Whenever a line of the entries below holds the string "stays", copy that line and return it.

:: Dataset records ::

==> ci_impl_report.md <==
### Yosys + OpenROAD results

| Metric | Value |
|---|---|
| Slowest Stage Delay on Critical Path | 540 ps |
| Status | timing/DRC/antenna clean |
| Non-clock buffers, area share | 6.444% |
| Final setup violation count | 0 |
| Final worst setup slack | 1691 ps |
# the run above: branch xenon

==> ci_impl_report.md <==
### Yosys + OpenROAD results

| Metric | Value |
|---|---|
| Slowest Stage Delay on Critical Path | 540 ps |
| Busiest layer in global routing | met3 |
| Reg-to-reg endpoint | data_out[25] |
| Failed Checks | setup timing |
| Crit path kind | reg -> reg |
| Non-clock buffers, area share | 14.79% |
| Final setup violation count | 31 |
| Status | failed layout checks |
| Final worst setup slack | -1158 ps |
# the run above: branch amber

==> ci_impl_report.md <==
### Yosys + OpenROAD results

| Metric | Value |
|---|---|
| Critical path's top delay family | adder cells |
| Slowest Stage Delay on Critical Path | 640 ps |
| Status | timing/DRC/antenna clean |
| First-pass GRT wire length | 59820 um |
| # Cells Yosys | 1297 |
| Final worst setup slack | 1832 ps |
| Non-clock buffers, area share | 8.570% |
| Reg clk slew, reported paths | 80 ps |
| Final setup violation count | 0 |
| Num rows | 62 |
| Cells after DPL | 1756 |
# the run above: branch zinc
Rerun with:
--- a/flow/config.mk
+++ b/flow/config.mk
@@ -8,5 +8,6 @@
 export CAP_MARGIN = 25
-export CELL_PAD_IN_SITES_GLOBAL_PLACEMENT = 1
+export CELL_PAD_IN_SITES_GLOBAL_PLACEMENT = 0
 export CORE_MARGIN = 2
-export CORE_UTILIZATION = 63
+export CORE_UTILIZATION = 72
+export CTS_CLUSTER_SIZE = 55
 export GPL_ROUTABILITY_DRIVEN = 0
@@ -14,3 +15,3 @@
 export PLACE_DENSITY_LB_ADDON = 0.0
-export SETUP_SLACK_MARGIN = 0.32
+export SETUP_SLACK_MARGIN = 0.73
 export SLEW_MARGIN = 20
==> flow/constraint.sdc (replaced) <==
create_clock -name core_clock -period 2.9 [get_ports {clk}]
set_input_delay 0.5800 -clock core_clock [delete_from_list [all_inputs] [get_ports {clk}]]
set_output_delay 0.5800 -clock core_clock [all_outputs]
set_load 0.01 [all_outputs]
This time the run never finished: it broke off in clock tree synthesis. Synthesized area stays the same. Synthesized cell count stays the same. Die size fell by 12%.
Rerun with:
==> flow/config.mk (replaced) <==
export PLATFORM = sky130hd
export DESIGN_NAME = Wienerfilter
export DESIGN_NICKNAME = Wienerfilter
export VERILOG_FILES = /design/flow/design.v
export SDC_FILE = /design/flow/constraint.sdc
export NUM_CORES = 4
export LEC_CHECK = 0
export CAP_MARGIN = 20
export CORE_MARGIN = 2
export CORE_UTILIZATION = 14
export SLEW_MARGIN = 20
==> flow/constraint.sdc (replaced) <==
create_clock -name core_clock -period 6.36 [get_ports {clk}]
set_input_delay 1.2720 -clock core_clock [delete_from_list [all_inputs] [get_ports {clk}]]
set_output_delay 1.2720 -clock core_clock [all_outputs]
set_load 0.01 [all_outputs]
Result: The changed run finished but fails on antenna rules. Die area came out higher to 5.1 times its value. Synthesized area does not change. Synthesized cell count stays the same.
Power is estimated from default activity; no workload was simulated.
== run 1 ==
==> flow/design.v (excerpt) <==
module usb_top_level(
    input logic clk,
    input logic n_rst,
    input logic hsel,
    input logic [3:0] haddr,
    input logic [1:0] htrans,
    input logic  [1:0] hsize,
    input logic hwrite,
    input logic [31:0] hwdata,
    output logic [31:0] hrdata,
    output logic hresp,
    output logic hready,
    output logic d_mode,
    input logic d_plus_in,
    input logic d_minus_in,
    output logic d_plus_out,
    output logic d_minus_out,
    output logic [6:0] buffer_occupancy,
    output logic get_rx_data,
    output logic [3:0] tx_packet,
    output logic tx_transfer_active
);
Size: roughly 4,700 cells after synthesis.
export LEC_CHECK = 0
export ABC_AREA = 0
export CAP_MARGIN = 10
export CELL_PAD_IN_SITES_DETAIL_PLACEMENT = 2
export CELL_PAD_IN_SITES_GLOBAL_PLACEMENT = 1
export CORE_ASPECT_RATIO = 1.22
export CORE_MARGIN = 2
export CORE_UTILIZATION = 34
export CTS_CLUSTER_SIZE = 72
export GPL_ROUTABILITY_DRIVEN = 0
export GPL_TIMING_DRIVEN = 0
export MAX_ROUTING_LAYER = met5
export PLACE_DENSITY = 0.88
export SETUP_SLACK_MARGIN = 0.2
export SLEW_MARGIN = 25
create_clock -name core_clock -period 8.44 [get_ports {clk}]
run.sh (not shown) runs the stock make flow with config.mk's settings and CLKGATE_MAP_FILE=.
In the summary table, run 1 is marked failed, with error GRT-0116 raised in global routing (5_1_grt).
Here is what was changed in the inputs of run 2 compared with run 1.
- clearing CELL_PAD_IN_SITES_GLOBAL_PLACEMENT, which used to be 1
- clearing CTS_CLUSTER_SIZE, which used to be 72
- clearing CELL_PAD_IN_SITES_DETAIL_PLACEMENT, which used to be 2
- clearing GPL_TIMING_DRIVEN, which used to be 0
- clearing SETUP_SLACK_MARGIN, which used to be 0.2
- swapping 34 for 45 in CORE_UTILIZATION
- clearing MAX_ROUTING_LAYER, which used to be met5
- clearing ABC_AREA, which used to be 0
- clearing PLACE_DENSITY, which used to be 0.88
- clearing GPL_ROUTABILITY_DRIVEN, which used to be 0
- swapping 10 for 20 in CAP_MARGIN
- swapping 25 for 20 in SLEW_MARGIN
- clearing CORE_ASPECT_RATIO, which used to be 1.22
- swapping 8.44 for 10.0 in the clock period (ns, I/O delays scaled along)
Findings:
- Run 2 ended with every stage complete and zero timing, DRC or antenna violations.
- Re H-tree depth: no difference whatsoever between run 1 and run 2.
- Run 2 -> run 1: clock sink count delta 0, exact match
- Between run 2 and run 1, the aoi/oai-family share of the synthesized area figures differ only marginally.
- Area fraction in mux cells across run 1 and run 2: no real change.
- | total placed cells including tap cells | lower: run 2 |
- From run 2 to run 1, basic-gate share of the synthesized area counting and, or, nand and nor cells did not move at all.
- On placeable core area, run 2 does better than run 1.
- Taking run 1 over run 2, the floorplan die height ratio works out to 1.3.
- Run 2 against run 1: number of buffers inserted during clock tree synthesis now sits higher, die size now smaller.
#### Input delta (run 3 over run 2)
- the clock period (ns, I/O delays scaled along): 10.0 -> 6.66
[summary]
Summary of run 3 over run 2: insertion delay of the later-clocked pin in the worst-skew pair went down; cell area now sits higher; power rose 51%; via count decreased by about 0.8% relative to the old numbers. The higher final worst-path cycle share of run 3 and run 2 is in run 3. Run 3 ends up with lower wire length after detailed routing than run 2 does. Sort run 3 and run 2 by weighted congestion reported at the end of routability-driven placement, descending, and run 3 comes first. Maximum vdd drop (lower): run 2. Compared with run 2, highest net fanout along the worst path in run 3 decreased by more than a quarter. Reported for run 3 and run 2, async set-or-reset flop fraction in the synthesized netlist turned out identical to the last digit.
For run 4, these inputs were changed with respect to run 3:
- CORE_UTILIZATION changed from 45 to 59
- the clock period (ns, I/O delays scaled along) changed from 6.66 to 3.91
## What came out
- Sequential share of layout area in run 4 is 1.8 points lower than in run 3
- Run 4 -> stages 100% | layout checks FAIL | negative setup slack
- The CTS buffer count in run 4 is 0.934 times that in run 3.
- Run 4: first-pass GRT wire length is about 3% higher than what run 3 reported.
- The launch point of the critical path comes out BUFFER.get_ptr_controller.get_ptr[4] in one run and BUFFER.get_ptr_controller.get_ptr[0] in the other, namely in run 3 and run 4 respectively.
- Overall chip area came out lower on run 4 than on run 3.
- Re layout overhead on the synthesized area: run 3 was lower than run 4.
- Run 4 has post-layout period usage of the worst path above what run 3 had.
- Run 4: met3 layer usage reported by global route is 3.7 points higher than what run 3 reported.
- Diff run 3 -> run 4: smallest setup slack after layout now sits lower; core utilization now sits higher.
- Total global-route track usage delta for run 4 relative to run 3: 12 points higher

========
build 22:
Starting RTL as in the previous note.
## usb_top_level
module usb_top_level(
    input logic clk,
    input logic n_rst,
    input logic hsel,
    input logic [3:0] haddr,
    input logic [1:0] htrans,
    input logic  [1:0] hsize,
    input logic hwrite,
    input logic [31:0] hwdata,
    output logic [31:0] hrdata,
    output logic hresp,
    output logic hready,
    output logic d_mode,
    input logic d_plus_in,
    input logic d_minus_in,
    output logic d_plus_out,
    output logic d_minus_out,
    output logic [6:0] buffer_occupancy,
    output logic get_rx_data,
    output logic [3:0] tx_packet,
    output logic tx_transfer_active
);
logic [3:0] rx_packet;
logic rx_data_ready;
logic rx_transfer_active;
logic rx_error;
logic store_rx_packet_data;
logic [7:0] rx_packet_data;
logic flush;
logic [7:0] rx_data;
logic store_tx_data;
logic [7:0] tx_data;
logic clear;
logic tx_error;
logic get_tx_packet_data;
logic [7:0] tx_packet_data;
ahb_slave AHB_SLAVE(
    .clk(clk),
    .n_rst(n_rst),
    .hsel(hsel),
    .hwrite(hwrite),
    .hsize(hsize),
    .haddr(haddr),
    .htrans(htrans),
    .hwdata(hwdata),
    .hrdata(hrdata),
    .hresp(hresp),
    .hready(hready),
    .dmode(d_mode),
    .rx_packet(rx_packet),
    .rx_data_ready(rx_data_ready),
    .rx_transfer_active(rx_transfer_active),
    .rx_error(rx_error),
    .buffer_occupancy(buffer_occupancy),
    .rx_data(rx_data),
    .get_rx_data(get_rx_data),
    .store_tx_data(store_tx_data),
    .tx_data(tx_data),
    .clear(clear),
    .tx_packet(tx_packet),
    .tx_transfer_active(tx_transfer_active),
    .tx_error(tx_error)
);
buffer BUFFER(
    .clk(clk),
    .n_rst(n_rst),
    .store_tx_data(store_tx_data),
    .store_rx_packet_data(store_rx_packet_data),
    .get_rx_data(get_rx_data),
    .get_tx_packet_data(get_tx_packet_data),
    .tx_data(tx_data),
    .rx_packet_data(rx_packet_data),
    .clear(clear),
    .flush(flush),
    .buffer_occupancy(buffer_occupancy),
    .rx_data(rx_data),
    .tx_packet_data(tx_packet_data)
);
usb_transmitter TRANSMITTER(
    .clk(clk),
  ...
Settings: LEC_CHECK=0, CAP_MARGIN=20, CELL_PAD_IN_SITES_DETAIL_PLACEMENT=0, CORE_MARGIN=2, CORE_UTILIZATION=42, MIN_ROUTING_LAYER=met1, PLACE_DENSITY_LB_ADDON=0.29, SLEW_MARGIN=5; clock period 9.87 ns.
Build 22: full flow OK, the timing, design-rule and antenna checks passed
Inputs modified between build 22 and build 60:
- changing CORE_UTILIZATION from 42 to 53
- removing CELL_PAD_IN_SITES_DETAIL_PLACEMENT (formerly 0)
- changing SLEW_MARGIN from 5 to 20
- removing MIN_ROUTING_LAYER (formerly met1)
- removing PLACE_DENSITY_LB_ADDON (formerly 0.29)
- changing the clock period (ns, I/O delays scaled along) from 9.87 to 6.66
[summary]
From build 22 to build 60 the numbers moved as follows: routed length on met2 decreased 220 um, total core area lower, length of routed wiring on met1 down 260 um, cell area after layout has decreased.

:::

Response to the task ::
This time the run never finished: it broke off in clock tree synthesis. Synthesized area stays the same. Synthesized cell count stays the same. Die size fell by 12%.
Result: The changed run finished but fails on antenna rules. Die area came out higher to 5.1 times its value. Synthesized area does not change. Synthesized cell count stays the same.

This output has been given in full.